Saved entries
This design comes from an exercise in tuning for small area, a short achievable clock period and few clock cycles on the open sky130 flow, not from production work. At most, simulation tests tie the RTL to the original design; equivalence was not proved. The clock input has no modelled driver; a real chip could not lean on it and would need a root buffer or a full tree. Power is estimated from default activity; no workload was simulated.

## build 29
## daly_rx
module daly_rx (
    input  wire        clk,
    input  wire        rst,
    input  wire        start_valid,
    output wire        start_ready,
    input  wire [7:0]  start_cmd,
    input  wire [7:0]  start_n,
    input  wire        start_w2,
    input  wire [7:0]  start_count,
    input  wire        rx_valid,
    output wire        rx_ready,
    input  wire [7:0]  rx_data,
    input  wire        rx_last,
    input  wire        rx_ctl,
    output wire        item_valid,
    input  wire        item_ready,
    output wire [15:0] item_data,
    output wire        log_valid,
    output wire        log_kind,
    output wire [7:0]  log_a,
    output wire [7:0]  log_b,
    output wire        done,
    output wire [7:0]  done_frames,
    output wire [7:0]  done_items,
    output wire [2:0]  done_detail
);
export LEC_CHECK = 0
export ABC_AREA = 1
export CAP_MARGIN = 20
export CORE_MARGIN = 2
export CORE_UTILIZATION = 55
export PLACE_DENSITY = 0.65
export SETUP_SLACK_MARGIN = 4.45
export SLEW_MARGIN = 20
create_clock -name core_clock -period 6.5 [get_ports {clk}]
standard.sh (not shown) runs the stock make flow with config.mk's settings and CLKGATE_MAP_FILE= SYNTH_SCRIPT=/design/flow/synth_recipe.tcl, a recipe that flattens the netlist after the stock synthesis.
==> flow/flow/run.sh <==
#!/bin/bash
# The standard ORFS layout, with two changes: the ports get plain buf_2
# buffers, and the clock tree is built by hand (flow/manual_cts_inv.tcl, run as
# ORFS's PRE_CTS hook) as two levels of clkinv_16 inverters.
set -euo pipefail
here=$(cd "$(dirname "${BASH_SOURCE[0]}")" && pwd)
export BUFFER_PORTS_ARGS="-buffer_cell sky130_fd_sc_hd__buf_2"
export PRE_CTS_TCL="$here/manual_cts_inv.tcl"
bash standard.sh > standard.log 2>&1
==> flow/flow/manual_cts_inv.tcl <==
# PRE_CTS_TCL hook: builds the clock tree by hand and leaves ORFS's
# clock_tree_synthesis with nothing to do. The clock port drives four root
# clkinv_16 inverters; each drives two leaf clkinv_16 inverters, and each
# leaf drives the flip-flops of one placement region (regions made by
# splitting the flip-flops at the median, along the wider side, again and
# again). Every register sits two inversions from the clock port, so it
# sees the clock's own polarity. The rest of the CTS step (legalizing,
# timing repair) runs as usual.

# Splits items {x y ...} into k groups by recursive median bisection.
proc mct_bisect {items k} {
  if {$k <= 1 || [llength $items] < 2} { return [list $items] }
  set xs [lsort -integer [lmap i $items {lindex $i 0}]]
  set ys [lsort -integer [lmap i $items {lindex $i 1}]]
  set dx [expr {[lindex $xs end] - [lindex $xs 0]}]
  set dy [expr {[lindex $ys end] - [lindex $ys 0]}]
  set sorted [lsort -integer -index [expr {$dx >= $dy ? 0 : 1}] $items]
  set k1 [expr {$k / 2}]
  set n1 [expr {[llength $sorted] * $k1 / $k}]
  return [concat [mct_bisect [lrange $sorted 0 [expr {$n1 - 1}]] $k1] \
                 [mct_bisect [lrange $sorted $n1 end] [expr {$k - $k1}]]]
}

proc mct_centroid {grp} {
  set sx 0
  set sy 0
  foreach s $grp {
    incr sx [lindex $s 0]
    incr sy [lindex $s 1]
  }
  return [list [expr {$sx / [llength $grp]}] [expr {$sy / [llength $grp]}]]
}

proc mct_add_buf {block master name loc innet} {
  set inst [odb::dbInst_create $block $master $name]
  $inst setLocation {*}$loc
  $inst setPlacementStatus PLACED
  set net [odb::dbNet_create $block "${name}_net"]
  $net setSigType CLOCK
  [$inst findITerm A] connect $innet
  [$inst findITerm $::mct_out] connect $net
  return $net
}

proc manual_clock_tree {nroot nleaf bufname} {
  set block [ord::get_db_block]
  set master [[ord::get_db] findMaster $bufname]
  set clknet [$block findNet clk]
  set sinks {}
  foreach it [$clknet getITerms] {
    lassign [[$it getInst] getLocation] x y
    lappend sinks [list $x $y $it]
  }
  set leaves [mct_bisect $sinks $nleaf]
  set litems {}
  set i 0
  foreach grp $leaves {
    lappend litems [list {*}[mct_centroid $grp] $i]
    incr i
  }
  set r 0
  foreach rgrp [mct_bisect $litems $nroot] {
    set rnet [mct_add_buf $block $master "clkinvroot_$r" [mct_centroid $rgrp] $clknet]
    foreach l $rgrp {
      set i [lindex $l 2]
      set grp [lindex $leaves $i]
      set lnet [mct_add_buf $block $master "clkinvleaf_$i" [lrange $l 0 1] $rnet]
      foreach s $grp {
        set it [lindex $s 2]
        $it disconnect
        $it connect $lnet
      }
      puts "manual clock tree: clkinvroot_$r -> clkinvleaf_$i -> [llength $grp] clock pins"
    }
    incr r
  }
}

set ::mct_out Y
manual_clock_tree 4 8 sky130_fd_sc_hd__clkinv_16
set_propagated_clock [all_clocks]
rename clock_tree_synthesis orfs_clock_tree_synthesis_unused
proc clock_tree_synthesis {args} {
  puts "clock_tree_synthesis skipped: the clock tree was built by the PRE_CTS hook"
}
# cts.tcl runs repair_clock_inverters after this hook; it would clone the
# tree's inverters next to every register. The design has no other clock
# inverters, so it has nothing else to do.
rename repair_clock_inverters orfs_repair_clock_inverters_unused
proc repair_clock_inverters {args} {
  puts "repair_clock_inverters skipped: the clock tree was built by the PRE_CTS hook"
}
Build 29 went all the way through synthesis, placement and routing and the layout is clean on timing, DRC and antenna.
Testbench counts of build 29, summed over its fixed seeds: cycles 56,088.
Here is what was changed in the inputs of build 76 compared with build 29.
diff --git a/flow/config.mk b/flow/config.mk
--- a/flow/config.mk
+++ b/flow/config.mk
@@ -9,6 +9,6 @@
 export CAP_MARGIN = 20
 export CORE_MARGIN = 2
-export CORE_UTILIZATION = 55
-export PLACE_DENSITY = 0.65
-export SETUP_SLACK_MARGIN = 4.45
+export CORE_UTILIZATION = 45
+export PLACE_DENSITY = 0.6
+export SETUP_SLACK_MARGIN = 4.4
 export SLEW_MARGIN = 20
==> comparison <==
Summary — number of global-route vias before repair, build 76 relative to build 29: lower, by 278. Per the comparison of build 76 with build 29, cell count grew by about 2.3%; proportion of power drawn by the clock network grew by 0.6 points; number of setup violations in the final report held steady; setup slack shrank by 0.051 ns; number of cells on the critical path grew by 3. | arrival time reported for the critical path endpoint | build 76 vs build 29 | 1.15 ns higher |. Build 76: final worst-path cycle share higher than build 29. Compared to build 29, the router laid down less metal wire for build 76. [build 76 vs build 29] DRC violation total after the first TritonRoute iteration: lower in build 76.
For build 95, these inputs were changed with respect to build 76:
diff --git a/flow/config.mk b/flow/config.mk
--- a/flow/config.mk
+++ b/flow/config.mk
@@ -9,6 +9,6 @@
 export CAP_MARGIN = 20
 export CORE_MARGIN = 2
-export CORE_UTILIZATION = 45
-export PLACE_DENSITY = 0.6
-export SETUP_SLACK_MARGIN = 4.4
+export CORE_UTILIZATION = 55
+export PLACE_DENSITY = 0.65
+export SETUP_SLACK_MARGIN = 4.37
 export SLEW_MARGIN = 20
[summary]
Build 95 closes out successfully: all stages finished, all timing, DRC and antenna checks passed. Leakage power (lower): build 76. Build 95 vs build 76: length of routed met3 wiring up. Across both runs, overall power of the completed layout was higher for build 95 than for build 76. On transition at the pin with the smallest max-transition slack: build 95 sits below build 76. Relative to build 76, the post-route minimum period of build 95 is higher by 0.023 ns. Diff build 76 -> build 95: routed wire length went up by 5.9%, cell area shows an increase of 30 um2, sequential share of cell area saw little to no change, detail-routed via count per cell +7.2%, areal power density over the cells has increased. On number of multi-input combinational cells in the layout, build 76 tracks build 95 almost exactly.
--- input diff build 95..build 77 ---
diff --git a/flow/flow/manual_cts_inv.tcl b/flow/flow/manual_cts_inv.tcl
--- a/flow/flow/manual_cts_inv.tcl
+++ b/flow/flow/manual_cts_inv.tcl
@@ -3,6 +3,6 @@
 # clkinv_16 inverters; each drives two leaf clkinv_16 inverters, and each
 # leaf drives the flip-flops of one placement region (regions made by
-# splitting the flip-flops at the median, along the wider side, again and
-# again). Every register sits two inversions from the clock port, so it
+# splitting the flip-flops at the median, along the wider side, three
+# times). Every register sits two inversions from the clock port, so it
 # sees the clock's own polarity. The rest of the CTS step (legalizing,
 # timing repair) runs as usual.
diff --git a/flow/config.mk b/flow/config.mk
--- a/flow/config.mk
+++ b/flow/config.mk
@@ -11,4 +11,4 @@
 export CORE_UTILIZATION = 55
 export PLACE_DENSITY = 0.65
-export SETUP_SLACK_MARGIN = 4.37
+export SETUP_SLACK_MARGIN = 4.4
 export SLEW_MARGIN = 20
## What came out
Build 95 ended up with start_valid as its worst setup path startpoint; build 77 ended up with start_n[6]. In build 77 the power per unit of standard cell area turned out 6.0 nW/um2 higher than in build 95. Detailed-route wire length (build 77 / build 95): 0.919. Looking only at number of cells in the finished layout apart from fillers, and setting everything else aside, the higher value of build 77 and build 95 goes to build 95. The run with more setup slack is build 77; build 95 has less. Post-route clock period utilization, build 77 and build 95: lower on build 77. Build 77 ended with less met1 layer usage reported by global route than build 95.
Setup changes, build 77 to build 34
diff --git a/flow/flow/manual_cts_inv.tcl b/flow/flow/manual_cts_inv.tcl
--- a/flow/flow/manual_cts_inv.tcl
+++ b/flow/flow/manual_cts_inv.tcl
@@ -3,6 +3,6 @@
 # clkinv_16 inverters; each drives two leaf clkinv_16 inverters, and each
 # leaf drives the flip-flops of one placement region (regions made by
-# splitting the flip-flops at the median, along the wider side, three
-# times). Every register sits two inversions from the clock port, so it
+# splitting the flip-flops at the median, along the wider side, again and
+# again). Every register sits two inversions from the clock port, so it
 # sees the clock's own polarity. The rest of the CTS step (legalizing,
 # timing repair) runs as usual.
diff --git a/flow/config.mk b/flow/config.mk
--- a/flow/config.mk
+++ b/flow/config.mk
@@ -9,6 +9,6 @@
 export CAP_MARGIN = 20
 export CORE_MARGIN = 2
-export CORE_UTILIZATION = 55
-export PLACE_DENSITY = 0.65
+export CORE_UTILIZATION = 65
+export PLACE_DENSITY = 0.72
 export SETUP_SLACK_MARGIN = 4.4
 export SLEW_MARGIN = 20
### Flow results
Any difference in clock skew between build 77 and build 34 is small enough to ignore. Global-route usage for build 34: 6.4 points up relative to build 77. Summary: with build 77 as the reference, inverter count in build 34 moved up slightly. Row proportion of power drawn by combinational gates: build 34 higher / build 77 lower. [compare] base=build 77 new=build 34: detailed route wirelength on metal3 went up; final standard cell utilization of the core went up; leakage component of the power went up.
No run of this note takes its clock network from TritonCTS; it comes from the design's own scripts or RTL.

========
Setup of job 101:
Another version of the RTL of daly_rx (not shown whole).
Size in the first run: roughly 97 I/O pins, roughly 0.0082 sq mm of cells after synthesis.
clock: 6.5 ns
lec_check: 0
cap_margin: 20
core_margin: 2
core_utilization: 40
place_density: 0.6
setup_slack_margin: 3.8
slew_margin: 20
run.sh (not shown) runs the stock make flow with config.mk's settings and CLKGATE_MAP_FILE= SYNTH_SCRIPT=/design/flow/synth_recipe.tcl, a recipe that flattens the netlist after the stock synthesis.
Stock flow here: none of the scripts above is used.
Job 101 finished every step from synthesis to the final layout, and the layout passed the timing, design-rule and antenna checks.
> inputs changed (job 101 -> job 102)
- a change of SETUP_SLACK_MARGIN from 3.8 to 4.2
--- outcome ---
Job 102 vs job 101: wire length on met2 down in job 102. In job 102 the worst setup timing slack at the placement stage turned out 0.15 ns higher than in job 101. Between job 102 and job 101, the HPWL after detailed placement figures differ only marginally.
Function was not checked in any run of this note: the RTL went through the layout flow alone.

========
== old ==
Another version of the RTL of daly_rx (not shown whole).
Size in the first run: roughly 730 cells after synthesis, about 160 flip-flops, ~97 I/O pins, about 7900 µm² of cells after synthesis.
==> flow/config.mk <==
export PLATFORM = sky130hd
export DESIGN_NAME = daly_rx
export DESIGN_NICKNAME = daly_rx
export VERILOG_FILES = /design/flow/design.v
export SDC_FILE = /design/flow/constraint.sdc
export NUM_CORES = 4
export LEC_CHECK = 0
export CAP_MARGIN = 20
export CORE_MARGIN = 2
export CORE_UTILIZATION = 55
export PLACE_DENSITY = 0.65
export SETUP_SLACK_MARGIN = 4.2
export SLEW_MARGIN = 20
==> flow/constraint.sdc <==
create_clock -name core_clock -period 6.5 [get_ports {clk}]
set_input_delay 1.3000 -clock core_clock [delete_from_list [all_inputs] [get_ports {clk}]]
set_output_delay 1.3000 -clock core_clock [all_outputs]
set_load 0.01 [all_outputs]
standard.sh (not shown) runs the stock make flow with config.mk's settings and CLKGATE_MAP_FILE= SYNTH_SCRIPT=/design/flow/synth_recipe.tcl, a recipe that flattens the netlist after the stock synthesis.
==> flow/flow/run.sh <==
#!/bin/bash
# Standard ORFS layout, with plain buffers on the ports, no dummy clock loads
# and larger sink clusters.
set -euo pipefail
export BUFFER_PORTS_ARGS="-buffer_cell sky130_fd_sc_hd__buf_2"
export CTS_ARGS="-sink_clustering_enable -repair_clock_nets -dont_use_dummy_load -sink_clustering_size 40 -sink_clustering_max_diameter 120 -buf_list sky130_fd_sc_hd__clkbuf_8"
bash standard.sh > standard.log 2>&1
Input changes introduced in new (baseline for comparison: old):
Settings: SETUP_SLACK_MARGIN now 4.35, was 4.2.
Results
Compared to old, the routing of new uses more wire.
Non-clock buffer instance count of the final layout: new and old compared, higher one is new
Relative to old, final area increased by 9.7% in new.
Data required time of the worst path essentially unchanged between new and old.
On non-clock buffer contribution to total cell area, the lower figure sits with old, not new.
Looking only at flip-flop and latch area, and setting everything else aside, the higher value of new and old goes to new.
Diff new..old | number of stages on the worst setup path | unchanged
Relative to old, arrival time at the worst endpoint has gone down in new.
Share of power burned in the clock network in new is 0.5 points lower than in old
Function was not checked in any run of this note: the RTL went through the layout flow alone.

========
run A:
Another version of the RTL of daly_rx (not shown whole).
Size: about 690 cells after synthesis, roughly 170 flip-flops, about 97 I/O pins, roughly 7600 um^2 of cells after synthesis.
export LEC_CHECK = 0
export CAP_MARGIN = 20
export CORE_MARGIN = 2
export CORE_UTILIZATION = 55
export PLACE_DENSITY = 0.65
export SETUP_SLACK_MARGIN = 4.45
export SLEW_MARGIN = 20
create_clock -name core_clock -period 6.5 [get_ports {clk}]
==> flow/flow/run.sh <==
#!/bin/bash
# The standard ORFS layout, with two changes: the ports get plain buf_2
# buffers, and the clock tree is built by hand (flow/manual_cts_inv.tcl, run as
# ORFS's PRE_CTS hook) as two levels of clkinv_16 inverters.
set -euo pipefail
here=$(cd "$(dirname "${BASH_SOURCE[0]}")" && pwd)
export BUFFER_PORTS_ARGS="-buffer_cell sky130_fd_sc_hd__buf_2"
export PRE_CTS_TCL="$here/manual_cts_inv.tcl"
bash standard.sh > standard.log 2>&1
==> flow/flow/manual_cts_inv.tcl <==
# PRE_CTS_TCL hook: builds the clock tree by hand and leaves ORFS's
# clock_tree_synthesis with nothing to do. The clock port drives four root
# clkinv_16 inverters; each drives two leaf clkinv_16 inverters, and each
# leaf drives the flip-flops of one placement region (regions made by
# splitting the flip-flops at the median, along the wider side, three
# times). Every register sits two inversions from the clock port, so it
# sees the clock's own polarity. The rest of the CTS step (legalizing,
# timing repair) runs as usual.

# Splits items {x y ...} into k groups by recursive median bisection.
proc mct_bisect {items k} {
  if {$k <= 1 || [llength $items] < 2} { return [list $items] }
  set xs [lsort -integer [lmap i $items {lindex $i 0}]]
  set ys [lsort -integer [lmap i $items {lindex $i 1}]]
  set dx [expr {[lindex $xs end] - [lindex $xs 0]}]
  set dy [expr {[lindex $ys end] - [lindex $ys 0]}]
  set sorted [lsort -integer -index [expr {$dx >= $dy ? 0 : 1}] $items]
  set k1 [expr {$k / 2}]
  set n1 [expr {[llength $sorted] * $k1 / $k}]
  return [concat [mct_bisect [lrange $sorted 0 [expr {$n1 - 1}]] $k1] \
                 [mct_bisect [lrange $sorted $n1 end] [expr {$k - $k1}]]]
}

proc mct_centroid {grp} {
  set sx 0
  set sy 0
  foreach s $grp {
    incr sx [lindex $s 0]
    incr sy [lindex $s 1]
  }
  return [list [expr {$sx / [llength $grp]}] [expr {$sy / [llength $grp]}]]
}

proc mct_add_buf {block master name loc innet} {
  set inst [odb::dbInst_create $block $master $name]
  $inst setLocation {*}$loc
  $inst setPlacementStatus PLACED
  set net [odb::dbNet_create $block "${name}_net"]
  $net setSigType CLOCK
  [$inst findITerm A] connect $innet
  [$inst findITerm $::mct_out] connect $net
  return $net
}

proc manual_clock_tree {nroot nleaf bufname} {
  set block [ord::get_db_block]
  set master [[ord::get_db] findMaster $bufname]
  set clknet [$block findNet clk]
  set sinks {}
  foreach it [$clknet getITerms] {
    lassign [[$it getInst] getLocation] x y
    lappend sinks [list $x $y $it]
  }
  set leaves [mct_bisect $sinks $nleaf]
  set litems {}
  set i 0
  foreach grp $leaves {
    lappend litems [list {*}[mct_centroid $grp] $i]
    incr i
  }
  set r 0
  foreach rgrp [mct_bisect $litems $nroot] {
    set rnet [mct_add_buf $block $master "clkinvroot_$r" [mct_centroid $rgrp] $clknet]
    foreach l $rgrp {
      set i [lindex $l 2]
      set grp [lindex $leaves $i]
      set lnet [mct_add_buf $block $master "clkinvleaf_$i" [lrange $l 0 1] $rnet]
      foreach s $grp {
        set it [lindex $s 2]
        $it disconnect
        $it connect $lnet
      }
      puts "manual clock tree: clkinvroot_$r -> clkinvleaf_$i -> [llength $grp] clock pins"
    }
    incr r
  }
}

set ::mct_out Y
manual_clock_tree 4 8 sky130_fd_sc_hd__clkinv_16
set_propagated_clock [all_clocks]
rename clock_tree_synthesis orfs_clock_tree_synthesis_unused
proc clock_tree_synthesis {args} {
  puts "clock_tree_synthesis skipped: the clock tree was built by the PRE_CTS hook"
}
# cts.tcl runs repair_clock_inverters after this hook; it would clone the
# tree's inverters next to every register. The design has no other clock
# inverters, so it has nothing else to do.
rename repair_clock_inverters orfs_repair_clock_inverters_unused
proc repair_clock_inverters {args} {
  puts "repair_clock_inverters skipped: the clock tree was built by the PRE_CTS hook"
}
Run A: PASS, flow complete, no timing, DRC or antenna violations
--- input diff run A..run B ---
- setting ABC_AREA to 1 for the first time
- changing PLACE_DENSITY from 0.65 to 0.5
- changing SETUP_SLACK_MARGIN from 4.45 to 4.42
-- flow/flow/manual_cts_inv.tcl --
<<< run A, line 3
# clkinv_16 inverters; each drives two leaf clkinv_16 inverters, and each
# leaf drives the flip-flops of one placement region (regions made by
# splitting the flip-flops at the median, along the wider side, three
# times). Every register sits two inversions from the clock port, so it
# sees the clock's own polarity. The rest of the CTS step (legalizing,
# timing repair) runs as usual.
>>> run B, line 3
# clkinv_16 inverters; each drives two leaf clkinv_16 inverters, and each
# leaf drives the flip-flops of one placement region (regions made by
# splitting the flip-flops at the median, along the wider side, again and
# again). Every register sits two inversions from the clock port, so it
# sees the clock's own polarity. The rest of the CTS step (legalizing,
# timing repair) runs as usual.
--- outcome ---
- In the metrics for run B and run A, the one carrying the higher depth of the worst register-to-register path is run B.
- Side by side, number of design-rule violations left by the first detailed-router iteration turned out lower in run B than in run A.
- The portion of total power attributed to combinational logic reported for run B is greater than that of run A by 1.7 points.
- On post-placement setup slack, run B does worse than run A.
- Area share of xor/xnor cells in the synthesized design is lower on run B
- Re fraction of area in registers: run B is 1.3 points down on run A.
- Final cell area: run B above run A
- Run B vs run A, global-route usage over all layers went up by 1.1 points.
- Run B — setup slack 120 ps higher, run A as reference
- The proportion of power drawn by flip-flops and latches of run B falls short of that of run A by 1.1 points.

** Exercise brief **
Among the lines above, count those containing the string "constraint"; please give the count alone.

** Written reply **
2